At 11:12 AM 6/19/2003 +1000, Con Kolivas wrote:
>On Thu, 19 Jun 2003 10:47, Andreas Boman wrote:
> > On Wed, 2003-06-18 at 19:38, Con Kolivas wrote:
> > >
> > > I had another look at 2.5 and noticed the max sleep avg is set to 10
> > > seconds instead of 2 seconds in 2.4. This could make a _big_ difference
> > > to new forked tasks if they all start out penalised as most
> > > non-interactive. It can take 5 times longer before they get the balance
> > > right. Can you try with this set to 2 or even 1 second on 2.5?
> >
> > Ahh, thanks Con, setting MAX_SLEEP_AVG to 2 *almost* removes all xmms
> > skipping here, a song *may* skip during desktop switches sometime during
> > the first 5 sec or so of playback IFF make -j20 is running. On a mostly
> > idle box (well LoadAvg 3 or so is mostly idle isnt it? ;) desktop
> > switching doesnt cause skips anymore 8)
>
>That's nice; a MAX_SLEEP_AVG of 1 second will shorten that 5 seconds to half
>that as well. What you describe makes perfect sense given that achieving a
>balance is an exponential function where the MSA is the time constant.

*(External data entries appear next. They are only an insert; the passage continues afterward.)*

Source: an optimization exercise on an open RTL-to-GDS flow (aim: small area, a short achievable clock period and few clock cycles). Production flows keep margins and buffers that such runs may drop. The RTL was checked by simulation tests, not by an equivalence proof against the original design. No activity file was given, so power comes from the tool's default toggle rates.

build 69:
Design rill_cost, start of the top module:
module rill_cost (
    input  wire        clk,
    input  wire        rst,         
    input  wire        in_valid,
    output wire        in_ready,
    input  wire [11:0] in_data,
    input  wire        in_lg,       
    input  wire        in_last,     
    output reg         grp_valid,
    output reg  [3:0]  grp_k0,
    output reg  [3:0]  grp_k1,
    output reg  [3:0]  grp_k2,
    output reg         res_valid,
    output reg  [1:0]  res_pred,
    output reg  [15:0] res_len
);
    assign in_ready = 1'b1;
    reg        r_rst;
    reg        r_v;
    reg        r_lg;
    reg        r_last;
    reg [11:0] r_x;
    always @(posedge clk) begin
        r_rst  <= rst;
        r_v    <= in_valid;
        r_lg   <= in_lg;
        r_last <= in_last;
        r_x    <= in_data;
    end
    wire v = r_v & ~r_rst;
    reg        in_blk;       
    reg        cur_lg;       
    reg        fresh;        
    reg [11:0] x0;           
    reg [11:0] xp1;          
    reg [11:0] xp2;          
    reg [3:0]  gc;           
    wire ns = v & (~in_blk | (r_lg != cur_lg));    
    wire vr = v & ~ns;                              
    wire [3:0] gc_base = fresh ? 4'd0 : gc;
    wire       gdone   = vr & ((gc_base == 4'd15) | r_last);
    wire [12:0] e0 = {1'b0, r_x} - {1'b0, x0};
    wire [12:0] e1 = {1'b0, r_x} - {1'b0, xp1};
    wire [13:0] e2 = {2'b0, r_x} + {2'b0, xp2} - {1'b0, xp1, 1'b0};
    wire [13:0] z0 = {1'b0, {e0[11:0], 1'b0} ^ {13{e0[12]}}};
    wire [13:0] z1 = {1'b0, {e1[11:0], 1'b0} ^ {13{e1[12]}}};
    wire [13:0] z2 = {e2[12:0], 1'b0} ^ {14{e2[13]}};
    function [4:0] code_bits(input [13:0] zz, input integer k);
        reg [13:0] q;
        begin
            q = zz >> k;
            if (q < 16) code_bits = q[4:0] + 5'd1 + k;
            else        code_bits = 5'd30;
        end
    endfunction
    wire [7:0] acc [0:41];
    genvar gp, gk;
    generate
        for (gp = 0; gp < 3; gp = gp + 1) begin : g_p
            wire [13:0] zp = (gp == 0) ? z0 : (gp == 1) ? z1 : z2;
            for (gk = 0; gk < 14; gk = gk + 1) begin : g_k
                if (gp < 2 && gk == 13) begin : g_fix
  ...
Settings: LEC_CHECK=0, ABC_AREA=1, CAP_MARGIN=20, CORE_MARGIN=2, CORE_UTILIZATION=40, CTS_CLUSTER_DIAMETER=80, CTS_CLUSTER_SIZE=30, SLEW_MARGIN=20; clock period 42.0 ns.
standard.sh (not shown) runs the stock make flow with config.mk's settings and CLKGATE_MAP_FILE= SYNTH_SCRIPT=/design/flow/synth_recipe.tcl, a recipe that flattens the netlist after the stock synthesis.
==> flow/flow/run.sh <==
#!/bin/bash
set -euo pipefail
HERE=$(pwd)
R=$HERE/orfs/results/sky130hd/rill_cost/base
ARGS=("BUFFER_PORTS_ARGS=-buffer_cell sky130_fd_sc_hd__buf_2"
      SETUP_SLACK_MARGIN=32.5 TNS_END_PERCENT=100)

bash standard.sh "${ARGS[@]}" synth > standard_synth.log 2>&1

cp "$R/1_2_yosys.v" "$HERE/standard_synth.v"
YOSYS=yosys
[[ -x "$FLOW_HOME/../tools/install/yosys/bin/yosys" ]] && YOSYS="$FLOW_HOME/../tools/install/yosys/bin/yosys"
DONT_USE=$(sed -n '/^export DONT_USE_CELLS/,/^$/p' "$FLOW_HOME/platforms/sky130hd/config.mk" | grep -o 'sky130_fd_sc_hd__[a-z0-9_]*' | tr '\n' ' ')
LIB_FILE="$FLOW_HOME/platforms/sky130hd/lib/sky130_fd_sc_hd__tt_025C_1v80.lib" \
STD_NETLIST="$HERE/standard_synth.v" OUT_NETLIST="$R/1_2_yosys.v" TOP="$FLOW_TOP" \
DONT_USE="$DONT_USE" ABC_D=6500 ABC_SCRIPT="$HERE/flow/remap.abc" \
    "$YOSYS" -c "$HERE/flow/remap.tcl" > remap.log 2>&1
rm -f "$R/1_synth.odb" "$R/1_synth.sdc"

bash standard.sh "${ARGS[@]}" finish > standard_finish.log 2>&1
==> flow/flow/remap.abc <==
strash
&get -n
&fraig -x
&put
scorr
dc2
strash
&get -n
&st
&dch -f -C 200
&nf -R 1000 -E 100 -C 32
&put
topo
stime -c
buffer -c
upsize -c -D 7000
dnsize -c -D 7000
Other scripts of this flow, unchanged in this note and not shown: flow/flow/remap.tcl
Testbench counts of build 69, summed over its fixed seeds: cycles 81,576.
diff inputs: build 69 => build 54
diff --git a/flow/flow/run.sh b/flow/flow/run.sh
--- a/flow/flow/run.sh
+++ b/flow/flow/run.sh
@@ -6 +6,2 @@
-      SETUP_SLACK_MARGIN=32.5 TNS_END_PERCENT=100)
+      SETUP_SLACK_MARGIN=32.5 TNS_END_PERCENT=100
+      "CTS_ARGS=-sink_clustering_enable -repair_clock_nets -sink_clustering_size 30 -sink_clustering_max_diameter 80 -dont_use_dummy_load")
diff --git a/flow/flow/remap.abc b/flow/flow/remap.abc
--- a/flow/flow/remap.abc
+++ b/flow/flow/remap.abc
@@ -16,2 +16 @@
-upsize -c -D 7000
-dnsize -c -D 7000
+dnsize -c
[summary]
grp_k0[0] as the source of the critical timing path was reported by build 54, and grp_k0[3] by build 69. Looking at clock latency on the worst-skew pair, build 54 sits 0.02 ns below build 69. Of build 54 and build 69, build 69 shows the lower count of routing violations after the opening detailed-route iteration, with build 54 above it. Between build 69 and build 54, the placed cell area does not differ in any meaningful way. Routed wirelength normalized by instance count across build 54 and build 69: no real change. Comparing build 54 and build 69, global-route usage is higher on build 69. Relative contribution of sequential cells to total power: build 54 vs build 69 up 2.2 points.
diff inputs: build 54 => build 33
diff --git a/flow/flow/run.sh b/flow/flow/run.sh
--- a/flow/flow/run.sh
+++ b/flow/flow/run.sh
@@ -6,2 +6 @@
-      SETUP_SLACK_MARGIN=32.5 TNS_END_PERCENT=100
-      "CTS_ARGS=-sink_clustering_enable -repair_clock_nets -sink_clustering_size 30 -sink_clustering_max_diameter 80 -dont_use_dummy_load")
+      SETUP_SLACK_MARGIN=32.5 TNS_END_PERCENT=100)
diff --git a/flow/flow/remap.abc b/flow/flow/remap.abc
--- a/flow/flow/remap.abc
+++ b/flow/flow/remap.abc
@@ -15,0 +16 @@
+upsize -c
diff --git a/flow/config.mk b/flow/config.mk
--- a/flow/config.mk
+++ b/flow/config.mk
@@ -12,2 +12,2 @@
-export CTS_CLUSTER_DIAMETER = 80
-export CTS_CLUSTER_SIZE = 30
+export CTS_CLUSTER_DIAMETER = 60
+export CTS_CLUSTER_SIZE = 50
- Number of buffers outside the clock class in the layout in build 33 is 1.2% higher than in build 54
- Row depth of the worst register-to-register path: build 33 lower / build 54 higher
- Compared to build 54, build 33 leaves less free space in the core.
- Diff build 54 -> build 33 | fraction of standard cell area that is sequential | decrease of 1.2 points
- Of the two candidates, build 54 has the better post-layout instance area and build 33 the worse one.
The following lists how build 87 was set up differently from build 33:
diff --git a/flow/config.mk b/flow/config.mk
--- a/flow/config.mk
+++ b/flow/config.mk
@@ -12,2 +12,2 @@
-export CTS_CLUSTER_DIAMETER = 60
-export CTS_CLUSTER_SIZE = 50
+export CTS_CLUSTER_DIAMETER = 80
+export CTS_CLUSTER_SIZE = 30
Results
- Wire length of the first global-routing pass: build 87 lower than build 33
- Diff build 33 -> build 87: buffering overhead closely matched the old numbers; wire length after detailed routing decreased by 0.76% relative to the old numbers; share of post-route cells with drive strength above 1 decreased by 0.93 points relative to the old numbers; worst setup slack increased by 0.010 ns relative to the old numbers.
Inputs modified between build 87 and build 56:
diff --git a/flow/flow/run.sh b/flow/flow/run.sh
--- a/flow/flow/run.sh
+++ b/flow/flow/run.sh
@@ -6 +6,2 @@
-      SETUP_SLACK_MARGIN=32.5 TNS_END_PERCENT=100)
+      SETUP_SLACK_MARGIN=32.5 TNS_END_PERCENT=100
+      "CTS_ARGS=-sink_clustering_enable -repair_clock_nets -sink_clustering_size 30 -sink_clustering_max_diameter 80 -dont_use_dummy_load")
diff --git a/flow/flow/remap.abc b/flow/flow/remap.abc
--- a/flow/flow/remap.abc
+++ b/flow/flow/remap.abc
@@ -16 +15,0 @@
-upsize -c
Notes after the runs:
Build 56: all stages complete, timing, DRC and antenna checks passed
Diff build 87..build 56 | power dissipated in combinational cells | negligible
Final standard cell area without fillers in build 56 is about 1.6% below build 87.
Build 56 — buffer count excluding the clock tree in the final layout 1 lower, build 87 as reference
On clock network area share, the lower figure sits with build 56, not build 87.
Summary — final worst clock skew, build 56 relative to build 87: higher, by 0.023 ns.
met2 routed wirelength shrinks slightly when moving from build 87 to build 56.
Wire length reported by the detailed router improves in build 56 relative to build 87.
### build 56 -> build 80
diff --git a/flow/flow/run.sh b/flow/flow/run.sh
--- a/flow/flow/run.sh
+++ b/flow/flow/run.sh
@@ -7 +7 @@
-      "CTS_ARGS=-sink_clustering_enable -repair_clock_nets -sink_clustering_size 30 -sink_clustering_max_diameter 80 -dont_use_dummy_load")
+      "CTS_ARGS=-sink_clustering_enable -repair_clock_nets -sink_clustering_size 30 -sink_clustering_max_diameter 80 -dont_use_dummy_load -distance_between_buffers 300 -branching_point_buffers_distance 300")
==> comparison <==
Sequential cell count of the final layout came out exactly the same in build 56 and build 80. On final cell count, build 56 and build 80 are neck and neck. Re worst-case clock buffer depth: no difference whatsoever between build 56 and build 80. From build 56 to build 80, final RePlAce weighted congestion did not move at all. As far as number of buffers added to fix hold violations after cts goes, build 80 and build 56 are indistinguishable; the numbers are identical. Comparing build 80 against build 56, there is no change at all in routed length on met3. Diff build 56..build 80 | hold slack | unchanged. Pin count of the biggest net entering global routing: build 56 vs build 80 — no meaningful difference. Build 80 -> build 56: number of optimization iterations in the first detailed-route pass delta 0, exact match.

* * *

rill_cost, a different RTL version from the one above (not shown whole).
For scale: ~4900 cells after synthesis, roughly 510 flip-flops, roughly 50 I/O pins.
// rill_cost
module rill_cost (
    input  wire        clk,
    input  wire        rst,         
    input  wire        in_valid,
    output wire        in_ready,
    input  wire [11:0] in_data,
    input  wire        in_lg,       
    input  wire        in_last,     
    output reg         grp_valid,
    output reg  [3:0]  grp_k0,
    output reg  [3:0]  grp_k1,
    output reg  [3:0]  grp_k2,
    output reg         res_valid,
    output reg  [1:0]  res_pred,
    output reg  [15:0] res_len
);
export LEC_CHECK = 0
export ABC_AREA = 1
export CAP_MARGIN = 20
export CORE_MARGIN = 2
export CORE_UTILIZATION = 40
export CTS_CLUSTER_DIAMETER = 100
export CTS_CLUSTER_SIZE = 40
export SLEW_MARGIN = 20
create_clock -name core_clock -period 42.0 [get_ports {clk}]
==> flow/flow/run.sh <==
#!/bin/bash
set -euo pipefail
bash standard.sh \
    "BUFFER_PORTS_ARGS=-buffer_cell sky130_fd_sc_hd__buf_2" \
    finish > standard_flow.log 2>&1
Testbench counts at the start, summed over its fixed seeds: cycles 81,576.
Then changed:
CTS_CLUSTER_DIAMETER = unset   (was 100)
CTS_CLUSTER_SIZE = unset   (was 40)
Outcome: The new run ran to the end with no violations; design area increases by about 2.7%; clock-buffer cell count came out higher by 59; fmax came out higher by 0.64%; area after synthesis is unchanged; via count went up by about 0.9%; synthesized cell count is unchanged.

* * *

## job 350
The RTL this note starts from:
==> flow/design.v <==
module rill_cost (
    input  wire        clk,
    input  wire        rst,         
    input  wire        in_valid,
    output wire        in_ready,
    input  wire [11:0] in_data,
    input  wire        in_lg,       
    input  wire        in_last,     
    output reg         grp_valid,
    output reg  [3:0]  grp_k0,
    output reg  [3:0]  grp_k1,
    output reg  [3:0]  grp_k2,
    output reg         res_valid,
    output reg  [1:0]  res_pred,
    output reg  [15:0] res_len
);
    assign in_ready = 1'b1;
    reg        r_rst;
    reg        r_v;
    reg        r_lg;
    reg        r_last;
    reg [11:0] r_x;
    always @(posedge clk) begin
        r_rst  <= rst;
        r_v    <= in_valid;
        r_lg   <= in_lg;
        r_last <= in_last;
        r_x    <= in_data;
    end
    wire v = r_v & ~r_rst;
    reg        in_blk;       
    reg        cur_lg;       
    reg        fresh;        
    reg [11:0] x0;           
    reg [11:0] xp1;          
    reg [11:0] xp2;          
    reg [3:0]  gc;           
    wire ns = v & (~in_blk | (r_lg != cur_lg));    
    wire vr = v & ~ns;                              
    wire [3:0] gc_base = fresh ? 4'd0 : gc;
    wire       gdone   = vr & ((gc_base == 4'd15) | r_last);
    wire [12:0] e0 = {1'b0, r_x} - {1'b0, x0};
    wire [12:0] e1 = {1'b0, r_x} - {1'b0, xp1};
    wire [13:0] e2 = {2'b0, r_x} + {2'b0, xp2} - {1'b0, xp1, 1'b0};
    wire [13:0] z0 = {1'b0, {e0[11:0], 1'b0} ^ {13{e0[12]}}};
    wire [13:0] z1 = {1'b0, {e1[11:0], 1'b0} ^ {13{e1[12]}}};
    wire [13:0] z2 = {e2[12:0], 1'b0} ^ {14{e2[13]}};
    function [4:0] code_bits(input [13:0] zz, input integer k);
        reg [13:0] q;
        begin
            q = zz >> k;
            if (q < 16) code_bits = q[4:0] + 5'd1 + k;
            else        code_bits = 5'd30;
        end
    endfunction
    wire [7:0] acc [0:41];
    genvar gp, gk;
    generate
        for (gp = 0; gp < 3; gp = gp + 1) begin : g_p
            wire [13:0] zp = (gp == 0) ? z0 : (gp == 1) ? z1 : z2;
            for (gk = 0; gk < 14; gk = gk + 1) begin : g_k
                if (gp < 2 && gk == 13) begin : g_fix
                    assign acc[gp*14+gk] = 8'd0;
                end else begin : g_acc
                    reg  [7:0] a;
                    wire [4:0] cb  = vr ? code_bits(zp, gk) : 5'd0;
                    wire [7:0] av = fresh ? 8'd0 : a;
                    wire [7:0] bv = {3'd0, cb};
                    wire [8:0] c;
                    wire [7:0] s;
                    assign c[0] = 1'b0;
                    genvar gb;
                    for (gb = 0; gb < 8; gb = gb + 1) begin : g_b
                        assign s[gb]   = av[gb] ^ bv[gb] ^ c[gb];
                        assign c[gb+1] = (av[gb] & bv[gb]) | (c[gb] & (av[gb] ^ bv[gb]));
                    end
                    if ((gp < 2 && gk >= 11) || gk == 13) begin : g_nosat
                        always @(posedge clk) a <= s;
                    end else begin : g_sat
                        always @(posedge clk) a <= s | {8{c[8]}};
                    end
                    assign acc[gp*14+gk] = a;
                end
            end
        end
    endgenerate
    reg cl;      
    reg res2;    
    reg ns2;     
    reg last2;   
    always @(posedge clk) begin
        if (r_rst) begin
            in_blk <= 1'b0;
            cur_lg <= 1'b0;
            fresh  <= 1'b1;
            gc     <= 4'd0;
            cl     <= 1'b0;
            res2   <= 1'b0;
            ns2    <= 1'b0;
            last2  <= 1'b0;
        end else begin
            cl    <= gdone | (ns & ~fresh);
            res2  <= vr;
            ns2   <= ns;
            last2 <= v & r_last;
            gc    <= gc_base + {3'd0, vr};
            if (ns)      fresh <= 1'b1;
            else if (vr) fresh <= gdone;
            if (v) begin
                in_blk <= ~r_last;
                cur_lg <= r_lg;
            end
        end
        if (v) begin
            xp1 <= r_x;
            xp2 <= ns ? r_x : xp1;
            if (ns) x0 <= r_x;
        end
    end
    function [11:0] argmin14(input [111:0] c, input [13:0] en);    
        reg [13:0] cand, bh, bl;
        reg [7:0]  mv;
        reg        ah, al, x0, x1;
        reg [3:0]  k;
        integer i, j;
        begin
            cand = en;
            for (j = 7; j >= 1; j = j - 2) begin
                for (i = 0; i < 14; i = i + 1) begin
                    bh[i] = c[i*8+j];
                    bl[i] = c[i*8+j-1];
                end
                ah = |(cand & ~bh);
                x0 = |(cand & ~bh & ~bl);
                x1 = |(cand & ~bl);
                al = ah ? x0 : x1;
                mv[j]   = ~ah;
                mv[j-1] = ~al;
                cand = cand & ~(bh & {14{ah}}) & ~(bl & {14{al}});
            end
            k = 4'd0;
            for (i = 13; i >= 0; i = i - 1)
                if (cand[i]) k = i;
            argmin14 = {k, mv};
        end
    endfunction
    wire [111:0] cost0, cost1, cost2;
    generate
        for (gk = 0; gk < 13; gk = gk + 1) begin : g_cost
            assign cost0[gk*8 +: 8] = acc[gk];
            assign cost1[gk*8 +: 8] = acc[14+gk];
        end
        for (gk = 0; gk < 14; gk = gk + 1) begin : g_cost2
            assign cost2[gk*8 +: 8] = acc[28+gk];
        end
    endgenerate
    assign cost0[111:104] = 8'd0;
    assign cost1[111:104] = 8'd0;
    wire [11:0] am0 = argmin14(cost0, 14'h1fff);
    wire [11:0] am1 = argmin14(cost1, 14'h1fff);
    wire [11:0] am2 = argmin14(cost2, 14'h3fff);
    reg        res3;         
    reg        ns3;          
    reg        last3;        
    reg [7:0]  mv0, mv1, mv2;        
    always @(posedge clk) begin
        if (r_rst) begin
            grp_valid <= 1'b0;
            res3      <= 1'b0;
            ns3       <= 1'b0;
            last3     <= 1'b0;
        end else begin
            grp_valid <= cl;
            res3      <= res2;
            ns3       <= ns2;
            last3     <= last2;
        end
        grp_k0 <= am0[11:8];
        grp_k1 <= am1[11:8];
        grp_k2 <= am2[11:8];
        mv0 <= (cl & ~r_rst) ? am0[7:0] : 8'd0;
        mv1 <= (cl & ~r_rst) ? am1[7:0] : 8'd0;
        mv2 <= (cl & ~r_rst) ? am2[7:0] : 8'd0;
    end
    wire       cl3 = |mv0;
    function [14:0] radd15(input [14:0] x, input [14:0] y);
        reg c;
        integer i;
        begin
            c = 1'b0;
            for (i = 0; i < 15; i = i + 1) begin
                radd15[i] = x[i] ^ y[i] ^ c;
                c = (x[i] & y[i]) | (c & (x[i] ^ y[i]));
            end
        end
    endfunction
    reg        start;        
    reg        fin;          
    reg [14:0] tot0, tot1, tot2;     
    reg [12:0] dq;           
    reg [7:0]  cq;           
    always @(posedge clk) begin
        if (r_rst) begin
            start <= 1'b1;
            fin   <= 1'b0;
        end else begin
            start <= last3;
            fin   <= last3;
        end
        tot0 <= radd15(start ? 15'd0 : tot0, {7'd0, mv0});
        tot1 <= radd15(start ? 15'd0 : tot1, {7'd0, mv1});
        tot2 <= radd15(start ? 15'd0 : tot2, {7'd0, mv2});
        dq   <= (start ? 13'd0 : dq) + (res3 ? 13'd3 : 13'd0) - (cl3 ? 13'd1 : 13'd0);
        cq   <= (start ? 8'd0 : cq) + (ns3 ? 8'd3 : 8'd0) + (cl3 ? 8'd1 : 8'd0);
    end
    wire [14:0] st = {dq, 2'b00};
    wire        s01 = tot1 < tot0;
    wire [14:0] m01 = s01 ? tot1 : tot0;
    wire        s23 = st < tot2;
    wire [14:0] m23 = s23 ? st : tot2;
    wire        sf  = m23 < m01;
    wire [14:0] mn  = sf ? m23 : m01;
    always @(posedge clk) begin
        res_valid <= fin & ~r_rst;
        res_pred <= sf ? {1'b1, s23} : {1'b0, s01};
        res_len  <= {1'b0, mn} + {6'd0, cq, 2'b00};
    end
endmodule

However, that will also send X and friends go off to the expired array
_very_ quickly. This will certainly destroy interactive feel under load
because your desktop can/will go away for seconds at a time. Try to drag a
window while a make -j10 is running, and it'll get choppy as heck. AFAIKT,
anything that you do to increase concurrency in a global manner is _going_
to have the side effect of damaging interactive feel to some extent. The
one and only source of desktop responsiveness is the large repository of
cpu ticks a task is allowed to save up for a rainy day.

What I would love to figure out is a way to reintroduce back-boost without
it having global impact. I think hogging the cpu is absolutely _wonderful_
when the hogs are the tasks I'm interacting with. Unfortunately, there
seems to be no way to determine whether a human is intimately involved or
not other than to specifically tell the scheduler this via renice.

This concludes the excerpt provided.